Data entries:
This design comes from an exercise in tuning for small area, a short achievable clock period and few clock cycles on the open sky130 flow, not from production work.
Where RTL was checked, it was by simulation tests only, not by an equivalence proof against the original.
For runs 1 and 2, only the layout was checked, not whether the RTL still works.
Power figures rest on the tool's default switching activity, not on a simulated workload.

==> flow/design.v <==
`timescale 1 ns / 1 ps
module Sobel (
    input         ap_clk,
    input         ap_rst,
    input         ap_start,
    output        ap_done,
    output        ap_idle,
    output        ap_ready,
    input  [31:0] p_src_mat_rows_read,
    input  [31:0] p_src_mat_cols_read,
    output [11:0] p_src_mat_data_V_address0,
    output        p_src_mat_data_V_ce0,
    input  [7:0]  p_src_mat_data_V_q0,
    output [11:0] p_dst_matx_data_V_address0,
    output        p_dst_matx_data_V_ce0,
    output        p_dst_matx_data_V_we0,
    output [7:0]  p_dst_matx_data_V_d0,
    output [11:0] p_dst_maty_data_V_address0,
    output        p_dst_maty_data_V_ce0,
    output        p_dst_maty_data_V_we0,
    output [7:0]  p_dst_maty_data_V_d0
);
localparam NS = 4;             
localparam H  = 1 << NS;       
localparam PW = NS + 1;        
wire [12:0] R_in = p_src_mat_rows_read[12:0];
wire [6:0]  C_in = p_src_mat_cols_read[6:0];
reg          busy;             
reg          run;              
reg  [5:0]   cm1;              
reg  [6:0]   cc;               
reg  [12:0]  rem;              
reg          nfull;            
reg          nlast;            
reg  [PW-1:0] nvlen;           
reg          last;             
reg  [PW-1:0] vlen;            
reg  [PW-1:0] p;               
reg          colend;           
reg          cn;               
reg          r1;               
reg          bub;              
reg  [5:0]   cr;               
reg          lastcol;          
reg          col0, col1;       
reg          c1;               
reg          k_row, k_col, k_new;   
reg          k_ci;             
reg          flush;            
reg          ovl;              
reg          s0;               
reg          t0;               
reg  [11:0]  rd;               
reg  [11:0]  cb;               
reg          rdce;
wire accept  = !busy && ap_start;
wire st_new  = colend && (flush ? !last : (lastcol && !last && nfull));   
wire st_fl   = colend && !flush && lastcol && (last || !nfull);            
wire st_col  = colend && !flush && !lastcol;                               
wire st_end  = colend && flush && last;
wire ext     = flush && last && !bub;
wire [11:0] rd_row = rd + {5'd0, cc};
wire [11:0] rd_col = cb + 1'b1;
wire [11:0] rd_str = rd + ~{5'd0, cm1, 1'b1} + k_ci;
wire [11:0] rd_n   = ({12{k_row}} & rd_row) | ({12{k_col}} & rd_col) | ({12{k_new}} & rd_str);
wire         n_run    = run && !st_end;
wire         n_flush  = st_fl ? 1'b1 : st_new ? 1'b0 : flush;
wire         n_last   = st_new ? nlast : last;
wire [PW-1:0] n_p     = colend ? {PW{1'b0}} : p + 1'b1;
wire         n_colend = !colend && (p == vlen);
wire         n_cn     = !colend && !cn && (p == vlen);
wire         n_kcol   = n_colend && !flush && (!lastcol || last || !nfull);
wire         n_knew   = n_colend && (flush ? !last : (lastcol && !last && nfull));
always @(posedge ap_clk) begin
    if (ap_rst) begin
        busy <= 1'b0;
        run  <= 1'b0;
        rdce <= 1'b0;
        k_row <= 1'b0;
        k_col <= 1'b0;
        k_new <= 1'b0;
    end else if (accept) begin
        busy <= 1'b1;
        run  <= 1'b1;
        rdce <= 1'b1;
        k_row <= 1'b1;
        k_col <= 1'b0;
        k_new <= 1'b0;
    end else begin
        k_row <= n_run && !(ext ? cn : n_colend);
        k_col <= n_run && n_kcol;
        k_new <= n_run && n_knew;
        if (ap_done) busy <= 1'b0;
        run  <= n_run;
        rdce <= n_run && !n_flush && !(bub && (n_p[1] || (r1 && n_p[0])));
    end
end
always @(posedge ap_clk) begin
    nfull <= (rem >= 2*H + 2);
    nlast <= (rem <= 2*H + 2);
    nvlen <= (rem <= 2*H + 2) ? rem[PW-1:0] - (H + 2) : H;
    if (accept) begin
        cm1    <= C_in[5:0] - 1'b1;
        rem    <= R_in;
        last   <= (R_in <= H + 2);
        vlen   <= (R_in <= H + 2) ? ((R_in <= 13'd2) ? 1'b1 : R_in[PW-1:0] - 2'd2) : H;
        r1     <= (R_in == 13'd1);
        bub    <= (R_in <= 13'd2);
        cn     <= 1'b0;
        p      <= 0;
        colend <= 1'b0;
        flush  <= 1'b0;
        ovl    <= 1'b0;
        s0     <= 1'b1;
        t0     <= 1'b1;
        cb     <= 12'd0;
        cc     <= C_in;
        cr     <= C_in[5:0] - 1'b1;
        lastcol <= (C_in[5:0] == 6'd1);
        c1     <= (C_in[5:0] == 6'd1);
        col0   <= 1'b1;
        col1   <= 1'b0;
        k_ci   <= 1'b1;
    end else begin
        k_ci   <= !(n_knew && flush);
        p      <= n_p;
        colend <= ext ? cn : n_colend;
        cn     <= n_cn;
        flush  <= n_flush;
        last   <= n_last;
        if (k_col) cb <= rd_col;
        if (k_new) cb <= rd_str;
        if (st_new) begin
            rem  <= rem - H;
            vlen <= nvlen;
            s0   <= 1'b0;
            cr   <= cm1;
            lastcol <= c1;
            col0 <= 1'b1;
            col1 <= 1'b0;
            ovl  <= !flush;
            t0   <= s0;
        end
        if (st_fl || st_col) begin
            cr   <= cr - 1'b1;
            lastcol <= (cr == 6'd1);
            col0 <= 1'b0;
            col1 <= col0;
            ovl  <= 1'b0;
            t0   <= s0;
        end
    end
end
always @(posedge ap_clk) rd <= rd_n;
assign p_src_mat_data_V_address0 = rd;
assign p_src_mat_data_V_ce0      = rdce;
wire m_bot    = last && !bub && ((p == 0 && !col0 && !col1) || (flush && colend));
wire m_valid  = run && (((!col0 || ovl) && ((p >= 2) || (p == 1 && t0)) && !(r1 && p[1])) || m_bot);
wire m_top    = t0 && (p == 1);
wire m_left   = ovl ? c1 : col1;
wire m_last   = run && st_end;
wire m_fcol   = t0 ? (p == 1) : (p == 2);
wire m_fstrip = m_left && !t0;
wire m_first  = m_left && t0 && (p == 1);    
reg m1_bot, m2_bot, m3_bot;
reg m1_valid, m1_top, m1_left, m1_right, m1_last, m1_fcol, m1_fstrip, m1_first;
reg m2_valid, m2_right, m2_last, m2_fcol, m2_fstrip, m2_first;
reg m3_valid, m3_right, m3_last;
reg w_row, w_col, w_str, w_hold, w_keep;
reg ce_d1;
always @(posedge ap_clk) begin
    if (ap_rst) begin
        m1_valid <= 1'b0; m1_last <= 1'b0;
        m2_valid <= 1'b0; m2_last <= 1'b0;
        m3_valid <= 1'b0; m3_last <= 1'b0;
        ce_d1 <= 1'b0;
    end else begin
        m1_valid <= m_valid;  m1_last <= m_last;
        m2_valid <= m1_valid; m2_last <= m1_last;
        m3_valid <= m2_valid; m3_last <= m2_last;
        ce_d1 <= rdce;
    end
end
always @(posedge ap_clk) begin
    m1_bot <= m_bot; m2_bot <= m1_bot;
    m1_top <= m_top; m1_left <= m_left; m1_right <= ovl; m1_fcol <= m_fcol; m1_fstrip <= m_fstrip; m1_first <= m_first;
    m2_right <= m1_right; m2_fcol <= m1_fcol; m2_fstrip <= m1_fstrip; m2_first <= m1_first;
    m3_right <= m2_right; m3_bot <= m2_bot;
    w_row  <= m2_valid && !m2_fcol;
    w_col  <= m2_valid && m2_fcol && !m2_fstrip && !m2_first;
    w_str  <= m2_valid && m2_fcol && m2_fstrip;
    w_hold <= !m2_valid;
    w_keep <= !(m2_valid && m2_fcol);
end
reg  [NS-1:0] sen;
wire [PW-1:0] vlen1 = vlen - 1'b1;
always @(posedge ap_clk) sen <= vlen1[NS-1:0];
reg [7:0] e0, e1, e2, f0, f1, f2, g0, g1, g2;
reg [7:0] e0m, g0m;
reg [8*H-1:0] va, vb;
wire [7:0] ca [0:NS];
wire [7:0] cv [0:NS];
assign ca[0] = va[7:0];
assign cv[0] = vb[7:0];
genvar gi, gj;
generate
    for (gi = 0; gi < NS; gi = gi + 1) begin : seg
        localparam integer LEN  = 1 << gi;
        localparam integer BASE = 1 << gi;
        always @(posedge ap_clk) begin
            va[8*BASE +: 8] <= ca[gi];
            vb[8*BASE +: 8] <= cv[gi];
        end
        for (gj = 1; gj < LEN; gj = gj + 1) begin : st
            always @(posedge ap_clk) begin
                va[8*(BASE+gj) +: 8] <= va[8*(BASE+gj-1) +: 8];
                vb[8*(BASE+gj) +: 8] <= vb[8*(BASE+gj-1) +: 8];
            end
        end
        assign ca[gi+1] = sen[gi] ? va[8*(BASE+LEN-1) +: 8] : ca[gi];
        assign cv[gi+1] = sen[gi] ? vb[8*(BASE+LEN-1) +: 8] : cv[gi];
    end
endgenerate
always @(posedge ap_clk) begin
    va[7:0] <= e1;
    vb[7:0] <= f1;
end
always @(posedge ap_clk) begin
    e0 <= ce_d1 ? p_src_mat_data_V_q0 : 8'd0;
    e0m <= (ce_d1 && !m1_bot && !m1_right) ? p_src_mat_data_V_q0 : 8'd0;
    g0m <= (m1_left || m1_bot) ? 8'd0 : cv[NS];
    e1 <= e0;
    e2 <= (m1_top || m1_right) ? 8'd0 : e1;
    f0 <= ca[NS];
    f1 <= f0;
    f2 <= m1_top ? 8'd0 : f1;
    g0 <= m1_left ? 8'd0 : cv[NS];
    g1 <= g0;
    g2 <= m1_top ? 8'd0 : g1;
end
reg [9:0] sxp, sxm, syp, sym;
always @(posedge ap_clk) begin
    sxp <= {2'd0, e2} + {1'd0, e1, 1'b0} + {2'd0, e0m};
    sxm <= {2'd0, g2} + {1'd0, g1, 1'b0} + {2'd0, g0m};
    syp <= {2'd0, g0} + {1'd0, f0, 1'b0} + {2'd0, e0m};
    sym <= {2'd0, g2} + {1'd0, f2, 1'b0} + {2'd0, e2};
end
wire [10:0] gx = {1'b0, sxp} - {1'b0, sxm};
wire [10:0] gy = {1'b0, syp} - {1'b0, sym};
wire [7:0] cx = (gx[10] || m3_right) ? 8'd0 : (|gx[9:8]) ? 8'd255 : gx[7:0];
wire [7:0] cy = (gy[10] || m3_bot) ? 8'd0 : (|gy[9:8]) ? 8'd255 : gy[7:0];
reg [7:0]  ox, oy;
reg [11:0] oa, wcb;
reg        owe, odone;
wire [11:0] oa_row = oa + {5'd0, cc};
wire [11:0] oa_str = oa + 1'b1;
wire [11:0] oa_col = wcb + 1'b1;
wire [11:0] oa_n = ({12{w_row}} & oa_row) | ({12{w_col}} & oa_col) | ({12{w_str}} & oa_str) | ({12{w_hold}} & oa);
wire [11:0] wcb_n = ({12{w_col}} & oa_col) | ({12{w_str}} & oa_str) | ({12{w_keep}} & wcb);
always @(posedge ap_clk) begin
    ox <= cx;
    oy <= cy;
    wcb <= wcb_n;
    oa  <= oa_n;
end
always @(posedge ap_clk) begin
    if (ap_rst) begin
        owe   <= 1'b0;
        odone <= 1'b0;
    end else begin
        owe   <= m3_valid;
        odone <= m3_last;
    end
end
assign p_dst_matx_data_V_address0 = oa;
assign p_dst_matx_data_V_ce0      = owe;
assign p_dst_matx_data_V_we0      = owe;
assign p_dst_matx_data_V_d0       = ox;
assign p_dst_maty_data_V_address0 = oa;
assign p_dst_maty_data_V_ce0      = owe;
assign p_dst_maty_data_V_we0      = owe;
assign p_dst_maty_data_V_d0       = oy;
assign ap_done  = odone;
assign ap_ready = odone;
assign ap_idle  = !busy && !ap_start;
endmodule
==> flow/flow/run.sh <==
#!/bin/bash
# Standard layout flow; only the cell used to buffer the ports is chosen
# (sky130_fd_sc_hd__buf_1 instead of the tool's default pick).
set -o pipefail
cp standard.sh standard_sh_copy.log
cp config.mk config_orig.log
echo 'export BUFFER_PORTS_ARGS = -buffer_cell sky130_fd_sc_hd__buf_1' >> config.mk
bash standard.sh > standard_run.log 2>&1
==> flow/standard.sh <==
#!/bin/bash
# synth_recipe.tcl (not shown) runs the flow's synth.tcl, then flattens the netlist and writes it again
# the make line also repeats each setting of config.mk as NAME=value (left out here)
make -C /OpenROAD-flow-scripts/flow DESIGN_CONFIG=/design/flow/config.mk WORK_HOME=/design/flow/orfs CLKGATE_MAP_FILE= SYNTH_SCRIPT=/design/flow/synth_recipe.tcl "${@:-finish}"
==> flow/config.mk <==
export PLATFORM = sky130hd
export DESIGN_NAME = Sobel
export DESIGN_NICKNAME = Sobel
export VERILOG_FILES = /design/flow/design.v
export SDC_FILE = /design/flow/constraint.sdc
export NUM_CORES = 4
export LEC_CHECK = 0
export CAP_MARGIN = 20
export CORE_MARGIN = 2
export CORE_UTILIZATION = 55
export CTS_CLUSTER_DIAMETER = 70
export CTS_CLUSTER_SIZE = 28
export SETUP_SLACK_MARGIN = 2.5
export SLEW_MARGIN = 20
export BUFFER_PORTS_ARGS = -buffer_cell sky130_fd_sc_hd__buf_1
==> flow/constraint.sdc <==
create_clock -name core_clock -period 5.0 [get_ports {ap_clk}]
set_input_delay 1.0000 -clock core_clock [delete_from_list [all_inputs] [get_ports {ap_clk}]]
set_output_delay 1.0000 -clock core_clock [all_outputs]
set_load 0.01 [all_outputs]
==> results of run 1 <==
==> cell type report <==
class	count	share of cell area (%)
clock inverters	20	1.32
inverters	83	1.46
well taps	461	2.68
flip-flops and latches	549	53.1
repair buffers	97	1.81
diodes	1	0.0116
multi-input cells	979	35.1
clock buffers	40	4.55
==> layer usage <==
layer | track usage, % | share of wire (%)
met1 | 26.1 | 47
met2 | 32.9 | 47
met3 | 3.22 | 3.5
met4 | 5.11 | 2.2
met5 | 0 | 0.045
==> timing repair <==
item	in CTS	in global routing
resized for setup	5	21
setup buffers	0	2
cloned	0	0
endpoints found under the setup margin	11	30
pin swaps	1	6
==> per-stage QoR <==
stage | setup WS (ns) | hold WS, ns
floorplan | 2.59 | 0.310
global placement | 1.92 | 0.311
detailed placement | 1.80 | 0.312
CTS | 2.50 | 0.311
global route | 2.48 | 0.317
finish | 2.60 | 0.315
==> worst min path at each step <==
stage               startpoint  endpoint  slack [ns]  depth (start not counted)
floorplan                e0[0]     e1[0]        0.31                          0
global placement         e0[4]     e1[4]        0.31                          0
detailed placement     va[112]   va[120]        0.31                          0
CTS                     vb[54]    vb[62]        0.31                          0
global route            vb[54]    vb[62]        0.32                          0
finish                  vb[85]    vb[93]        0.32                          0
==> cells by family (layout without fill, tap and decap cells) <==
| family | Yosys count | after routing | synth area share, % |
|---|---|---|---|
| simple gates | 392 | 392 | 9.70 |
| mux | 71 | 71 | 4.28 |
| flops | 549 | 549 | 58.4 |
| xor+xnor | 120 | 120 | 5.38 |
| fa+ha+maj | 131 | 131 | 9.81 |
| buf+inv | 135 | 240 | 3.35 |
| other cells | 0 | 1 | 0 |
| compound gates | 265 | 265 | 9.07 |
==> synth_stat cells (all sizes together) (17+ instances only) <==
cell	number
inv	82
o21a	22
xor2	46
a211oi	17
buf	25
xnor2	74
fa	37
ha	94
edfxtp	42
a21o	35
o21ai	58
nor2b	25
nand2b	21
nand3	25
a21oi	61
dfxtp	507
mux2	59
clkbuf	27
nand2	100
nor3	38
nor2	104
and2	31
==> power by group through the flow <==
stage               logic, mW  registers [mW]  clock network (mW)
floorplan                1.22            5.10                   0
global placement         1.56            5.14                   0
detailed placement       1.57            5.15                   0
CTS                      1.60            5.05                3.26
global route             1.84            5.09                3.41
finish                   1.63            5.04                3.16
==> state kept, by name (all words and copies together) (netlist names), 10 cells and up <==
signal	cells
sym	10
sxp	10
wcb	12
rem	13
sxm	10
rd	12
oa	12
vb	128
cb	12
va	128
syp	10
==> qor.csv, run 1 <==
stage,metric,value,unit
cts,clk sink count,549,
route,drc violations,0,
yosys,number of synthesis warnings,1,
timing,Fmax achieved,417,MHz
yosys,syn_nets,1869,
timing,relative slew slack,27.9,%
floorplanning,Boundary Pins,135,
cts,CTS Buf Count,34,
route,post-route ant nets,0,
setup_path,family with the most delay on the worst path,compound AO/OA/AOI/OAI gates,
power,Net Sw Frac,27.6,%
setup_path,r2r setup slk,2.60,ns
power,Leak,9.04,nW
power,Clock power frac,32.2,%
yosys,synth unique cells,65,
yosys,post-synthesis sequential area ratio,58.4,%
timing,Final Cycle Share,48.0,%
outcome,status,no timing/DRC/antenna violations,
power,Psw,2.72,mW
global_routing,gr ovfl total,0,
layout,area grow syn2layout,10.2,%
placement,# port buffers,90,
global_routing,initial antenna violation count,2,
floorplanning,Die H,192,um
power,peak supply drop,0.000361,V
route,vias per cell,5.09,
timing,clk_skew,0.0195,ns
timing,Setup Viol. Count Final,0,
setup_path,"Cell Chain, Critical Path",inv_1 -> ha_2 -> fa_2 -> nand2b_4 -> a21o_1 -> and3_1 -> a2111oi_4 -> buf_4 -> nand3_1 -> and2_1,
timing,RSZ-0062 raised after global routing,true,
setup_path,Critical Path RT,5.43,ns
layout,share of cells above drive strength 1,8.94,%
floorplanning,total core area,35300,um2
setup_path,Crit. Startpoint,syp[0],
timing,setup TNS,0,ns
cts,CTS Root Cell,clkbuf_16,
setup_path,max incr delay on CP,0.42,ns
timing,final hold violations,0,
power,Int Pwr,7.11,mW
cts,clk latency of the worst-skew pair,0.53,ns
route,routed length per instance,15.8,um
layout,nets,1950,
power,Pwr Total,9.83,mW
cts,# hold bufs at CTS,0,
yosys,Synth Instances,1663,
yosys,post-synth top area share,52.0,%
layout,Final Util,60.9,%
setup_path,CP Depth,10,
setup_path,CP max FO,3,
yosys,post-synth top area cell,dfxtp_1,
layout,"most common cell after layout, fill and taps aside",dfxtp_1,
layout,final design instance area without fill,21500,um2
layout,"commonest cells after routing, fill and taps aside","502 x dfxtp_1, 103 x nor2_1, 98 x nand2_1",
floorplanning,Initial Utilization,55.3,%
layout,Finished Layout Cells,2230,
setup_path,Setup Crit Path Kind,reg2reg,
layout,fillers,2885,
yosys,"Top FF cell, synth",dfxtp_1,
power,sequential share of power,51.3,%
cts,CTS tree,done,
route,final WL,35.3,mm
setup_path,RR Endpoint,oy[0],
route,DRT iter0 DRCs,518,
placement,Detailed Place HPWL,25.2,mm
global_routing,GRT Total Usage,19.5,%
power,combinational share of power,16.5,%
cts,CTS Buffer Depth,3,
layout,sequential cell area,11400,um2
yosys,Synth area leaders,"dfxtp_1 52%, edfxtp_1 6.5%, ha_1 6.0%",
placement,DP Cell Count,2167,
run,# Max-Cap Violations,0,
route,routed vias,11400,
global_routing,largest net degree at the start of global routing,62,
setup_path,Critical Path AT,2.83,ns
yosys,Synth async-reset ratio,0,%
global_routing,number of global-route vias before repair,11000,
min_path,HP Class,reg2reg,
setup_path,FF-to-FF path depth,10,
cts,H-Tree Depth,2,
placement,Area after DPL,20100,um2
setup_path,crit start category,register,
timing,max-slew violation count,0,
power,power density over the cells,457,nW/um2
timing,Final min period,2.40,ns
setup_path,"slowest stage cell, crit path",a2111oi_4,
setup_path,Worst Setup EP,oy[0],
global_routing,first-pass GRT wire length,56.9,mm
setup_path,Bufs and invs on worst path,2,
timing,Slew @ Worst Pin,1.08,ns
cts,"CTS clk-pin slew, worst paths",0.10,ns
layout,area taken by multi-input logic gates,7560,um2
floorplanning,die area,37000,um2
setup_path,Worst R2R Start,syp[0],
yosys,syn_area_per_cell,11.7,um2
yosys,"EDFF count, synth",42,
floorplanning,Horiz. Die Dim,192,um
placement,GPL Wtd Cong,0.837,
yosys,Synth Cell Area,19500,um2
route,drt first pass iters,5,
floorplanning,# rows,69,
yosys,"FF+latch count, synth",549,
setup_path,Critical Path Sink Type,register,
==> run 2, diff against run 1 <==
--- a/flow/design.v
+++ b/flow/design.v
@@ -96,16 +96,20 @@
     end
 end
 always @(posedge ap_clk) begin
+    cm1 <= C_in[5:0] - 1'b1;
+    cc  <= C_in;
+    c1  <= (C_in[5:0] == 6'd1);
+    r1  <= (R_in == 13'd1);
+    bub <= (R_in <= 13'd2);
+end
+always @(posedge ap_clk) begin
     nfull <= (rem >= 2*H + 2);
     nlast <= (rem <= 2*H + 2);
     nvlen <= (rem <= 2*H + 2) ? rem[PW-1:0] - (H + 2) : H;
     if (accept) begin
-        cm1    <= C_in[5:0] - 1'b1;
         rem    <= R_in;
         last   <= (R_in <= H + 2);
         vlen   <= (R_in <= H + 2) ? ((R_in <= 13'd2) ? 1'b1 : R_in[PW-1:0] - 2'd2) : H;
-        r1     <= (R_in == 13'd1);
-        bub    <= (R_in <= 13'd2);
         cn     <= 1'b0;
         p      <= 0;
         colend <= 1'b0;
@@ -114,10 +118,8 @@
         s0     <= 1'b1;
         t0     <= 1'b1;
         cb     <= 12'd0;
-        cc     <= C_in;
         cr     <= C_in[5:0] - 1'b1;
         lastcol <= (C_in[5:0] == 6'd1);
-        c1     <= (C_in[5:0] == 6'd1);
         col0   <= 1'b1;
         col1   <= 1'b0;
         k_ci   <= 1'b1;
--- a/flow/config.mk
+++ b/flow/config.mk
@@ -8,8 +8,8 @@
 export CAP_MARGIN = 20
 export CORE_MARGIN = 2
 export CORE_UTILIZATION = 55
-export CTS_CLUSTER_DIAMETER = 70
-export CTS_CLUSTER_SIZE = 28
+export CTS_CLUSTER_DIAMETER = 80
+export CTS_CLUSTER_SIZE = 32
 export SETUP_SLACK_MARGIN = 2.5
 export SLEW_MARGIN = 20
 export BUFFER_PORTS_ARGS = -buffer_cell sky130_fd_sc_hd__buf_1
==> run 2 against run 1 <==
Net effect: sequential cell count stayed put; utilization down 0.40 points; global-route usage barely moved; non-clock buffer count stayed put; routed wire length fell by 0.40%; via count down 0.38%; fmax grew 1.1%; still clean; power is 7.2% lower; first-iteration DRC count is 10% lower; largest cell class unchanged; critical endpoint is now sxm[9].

■ TASK DESCRIPTION ■
Exactly as written, repeat each line from the beginning of the data above to the line containing "Where RTL was", inclusive.

■ TASK RESPONSE ■
This design comes from an exercise in tuning for small area, a short achievable clock period and few clock cycles on the open sky130 flow, not from production work.
Where RTL was checked, it was by simulation tests only, not by an equivalence proof against the original.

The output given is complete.